2017年我们在《华南农业大学学报》上发表了名为《基于空间效应与竞争效应的林木遗传分析模型》(http://xuebao.scau.edu.cn/zr/hnny_zr/ch/reader/view_abstract.aspx?file_no=20170513&flag=1)的论文。该文中提出了一种新的个体(或动物)模型,该模型涵盖了空间残差效应和遗传竞争效应。我们知道,如果一棵树周围都存在树木,则会有东西南北向和东南、东北、西南和西北向等8棵树,那么理论上,我们也可以拟合这8个方位的遗传竞争效应。这在ASReml中可以实现。
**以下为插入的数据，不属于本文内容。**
### config.mk
export PLATFORM = sky130hd
export DESIGN_NAME = bcd_gray
export DESIGN_NICKNAME = d
export VERILOG_FILES = /design/src/rtl/bcd_gray_pkg.sv /design/src/rtl/bcd_gray_enc4.sv /design/src/rtl/bcd_gray.sv
export SDC_FILE = /design/constraint.sdc
export NUM_CORES = 1
export LEC_CHECK = 0
export CAP_MARGIN = 15
export CORE_AREA = 3 3 40 42
export DETAILED_ROUTE_END_ITERATION = 6
export DIE_AREA = 0 0 43 45
export HOLD_SLACK_MARGIN = 0.05
export PLACE_DENSITY = 0.58
export SYNTH_ARGS = -nofsm -noshare
export SYNTH_HDL_FRONTEND = slang
export SYNTH_HIERARCHICAL = 1
export SYNTH_SLANG_ARGS = --single-unit
export TNS_END_PERCENT = 10
### constraint.sdc
create_clock -name clk -period 1 [get_ports clk]
set_clock_uncertainty 0.1 [all_clocks]
set_input_delay 0.1 -clock clk [delete_from_list [all_inputs] [get_ports clk]]
set_output_delay 0.1 -clock clk [all_outputs]
set_load 0.02 [all_outputs]
### src/rtl/bcd_gray_pkg.sv
// Shared Gray-code definitions: code width, code type and the binary<->Gray
// conversion functions used by any Gray-pointer logic in the codebase.
package bcd_gray_pkg;

  localparam int GRAY_W = 4;

  typedef logic [GRAY_W-1:0] gray_t;

  function automatic gray_t bin2gray(input gray_t bin);
    return bin ^ (bin >> 1);
  endfunction

  // Each binary bit is the XOR of all Gray bits at or above it, so the
  // decode ripples down from the MSB.
  function automatic gray_t gray2bin(input gray_t gray);
    gray_t bin;
    bin[GRAY_W-1] = gray[GRAY_W-1];
    for (int i = GRAY_W - 2; i >= 0; i--) begin
      bin[i] = bin[i+1] ^ gray[i];
    end
    return bin;
  endfunction

endpackage

### src/rtl/bcd_gray_enc4.sv
// Purely combinational 4-bit binary->Gray encoder with a Gray->binary
// decode of its own output, so the round trip is observable.
module gray_enc4
  import bcd_gray_pkg::*;
(
  input  logic [GRAY_W-1:0] b,
  output logic [GRAY_W-1:0] g,
  output logic [GRAY_W-1:0] b_back
);

  assign g      = bin2gray(b);
  assign b_back = gray2bin(g);

endmodule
本文将简单示范如何拟合东向和西向的遗传竞争效应,并假设它们相等。
简单示范的代码如下:
library(asreml)
library(AAfun4)
read.example(package = "RTDat1",setpath=TRUE)
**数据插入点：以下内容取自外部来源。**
**config.mk**
```make
export PLATFORM = sky130hd
export DESIGN_NAME = fpu_mul_iter_array
export DESIGN_NICKNAME = d
export VERILOG_FILES = /design/src/rtl/fpu_mul_pkg.sv /design/src/rtl/fpu_mul_53x8.sv /design/src/rtl/fpu_mul_iter_array.sv
export SDC_FILE = /design/constraint.sdc
export NUM_CORES = 2
export LEC_CHECK = 0
export BUFFER_PORTS_ARGS = -buffer_cell sky130_fd_sc_hd__clkbuf_2
export CELL_PAD_IN_SITES_DETAIL_PLACEMENT = 1
export CELL_PAD_IN_SITES_GLOBAL_PLACEMENT = 1
export CORE_MARGIN = 2
export CORE_UTILIZATION = 25
export CTS_CLUSTER_DIAMETER = 60
export DETAILED_ROUTE_END_ITERATION = 10
export PLACE_DENSITY = 0.49
export SYNTH_ARGS = -nofsm -noshare
export SYNTH_HDL_FRONTEND = slang
export SYNTH_SLANG_ARGS = --single-unit
```
**constraint.sdc**
```tcl
create_clock -name rclk -period 14 [get_ports rclk]
set_input_delay 0 -clock rclk [delete_from_list [all_inputs] [get_ports rclk]]
set_output_delay 0 -clock rclk [all_outputs]
set_load 0.02 [all_outputs]
```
sp.comp<-read.file(file='sp.comp.csv',header=TRUE)
数据集sp.comp的结构如下:
> str(sp.comp)
'data.frame': 1200 obs. of 25 variables:
$ ID : Factor w/ 1200 levels "10001","10002",..: 1 2 3 4 5 6 7 8 9 10 ...
$ Dad : Factor w/ 10 levels "1","2","3","4",..: 5 3 2 1 6 5 8 4 3 10 ...
$ Mum : Factor w/ 10 levels "11","12","13",..: 4 8 6 3 2 8 1 3 6 2 ...
$ Row : Factor w/ 30 levels "1","2","3","4",..: 1 1 1 1 1 1 1 1 1 1 ...
$ Col : Factor w/ 40 levels "1","2","3","4",..: 1 2 3 4 5 6 7 8 9 10 ...
$ Fam : Factor w/ 100 levels "F1","F10","F100",..: 31 73 50 15 10 75 90 19 51 5 ...
$ Rep : Factor w/ 4 levels "1","2","3","4": 1 1 1 1 1 1 1 1 1 1 ...
$ Plot : Factor w/ 5 levels "1","2","3","4",..: 1 2 3 4 5 1 2 3 4 5 ...
$ NN : Factor w/ 1160 levels "10001","10002",..: NA NA NA NA NA NA NA NA NA NA ...
$ SN : Factor w/ 1160 levels "10041","10042",..: 1 2 3 4 5 6 7 8 9 10 ...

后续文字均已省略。